The stretch from the line with "(aim: small area)." through the line with "typedef logic [1:0] cnt_t;" in the records below: write it out exactly, and nothing else.

---- Data for this task

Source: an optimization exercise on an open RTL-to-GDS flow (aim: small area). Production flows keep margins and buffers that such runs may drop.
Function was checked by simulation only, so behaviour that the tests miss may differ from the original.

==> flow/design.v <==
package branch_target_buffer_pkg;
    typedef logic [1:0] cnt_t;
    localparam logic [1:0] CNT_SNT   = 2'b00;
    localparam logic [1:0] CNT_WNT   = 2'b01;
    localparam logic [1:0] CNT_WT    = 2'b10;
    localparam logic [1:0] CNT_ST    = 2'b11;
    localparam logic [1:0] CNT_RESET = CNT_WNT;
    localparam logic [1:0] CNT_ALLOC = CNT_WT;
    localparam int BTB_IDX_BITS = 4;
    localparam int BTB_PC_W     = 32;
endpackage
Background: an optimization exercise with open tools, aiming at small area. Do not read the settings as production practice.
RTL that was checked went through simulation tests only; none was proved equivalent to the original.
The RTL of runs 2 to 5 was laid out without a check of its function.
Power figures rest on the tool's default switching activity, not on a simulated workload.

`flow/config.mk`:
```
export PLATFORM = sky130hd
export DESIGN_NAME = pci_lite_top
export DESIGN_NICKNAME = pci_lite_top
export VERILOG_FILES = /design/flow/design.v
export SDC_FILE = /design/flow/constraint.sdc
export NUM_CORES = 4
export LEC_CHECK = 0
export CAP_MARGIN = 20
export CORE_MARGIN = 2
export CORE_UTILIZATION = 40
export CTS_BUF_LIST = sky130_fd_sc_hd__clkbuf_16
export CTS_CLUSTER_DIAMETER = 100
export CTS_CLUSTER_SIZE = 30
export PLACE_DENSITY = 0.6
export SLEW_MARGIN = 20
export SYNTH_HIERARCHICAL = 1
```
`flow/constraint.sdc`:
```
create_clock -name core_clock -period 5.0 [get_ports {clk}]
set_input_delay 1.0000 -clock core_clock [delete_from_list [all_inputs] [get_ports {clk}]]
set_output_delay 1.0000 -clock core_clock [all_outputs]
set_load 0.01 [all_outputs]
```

--------
---- Data for this task

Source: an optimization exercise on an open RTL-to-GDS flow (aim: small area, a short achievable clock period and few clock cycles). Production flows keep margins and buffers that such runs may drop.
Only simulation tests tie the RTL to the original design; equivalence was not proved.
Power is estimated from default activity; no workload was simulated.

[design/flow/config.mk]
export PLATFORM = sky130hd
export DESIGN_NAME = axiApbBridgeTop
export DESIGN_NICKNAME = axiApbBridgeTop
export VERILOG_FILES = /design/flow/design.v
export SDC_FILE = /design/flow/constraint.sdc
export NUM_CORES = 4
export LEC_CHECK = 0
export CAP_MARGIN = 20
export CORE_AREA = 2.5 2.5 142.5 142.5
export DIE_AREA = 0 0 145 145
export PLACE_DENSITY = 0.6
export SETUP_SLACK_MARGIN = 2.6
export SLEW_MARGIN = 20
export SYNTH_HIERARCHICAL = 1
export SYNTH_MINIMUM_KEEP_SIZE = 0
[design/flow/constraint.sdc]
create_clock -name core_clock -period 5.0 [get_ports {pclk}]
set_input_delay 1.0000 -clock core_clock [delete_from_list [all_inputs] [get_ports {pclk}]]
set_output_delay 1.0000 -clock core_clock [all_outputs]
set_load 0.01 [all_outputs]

--------

• **Task solution**:
Source: an optimization exercise on an open RTL-to-GDS flow (aim: small area). Production flows keep margins and buffers that such runs may drop.
Function was checked by simulation only, so behaviour that the tests miss may differ from the original.

==> flow/design.v <==
package branch_target_buffer_pkg;
    typedef logic [1:0] cnt_t;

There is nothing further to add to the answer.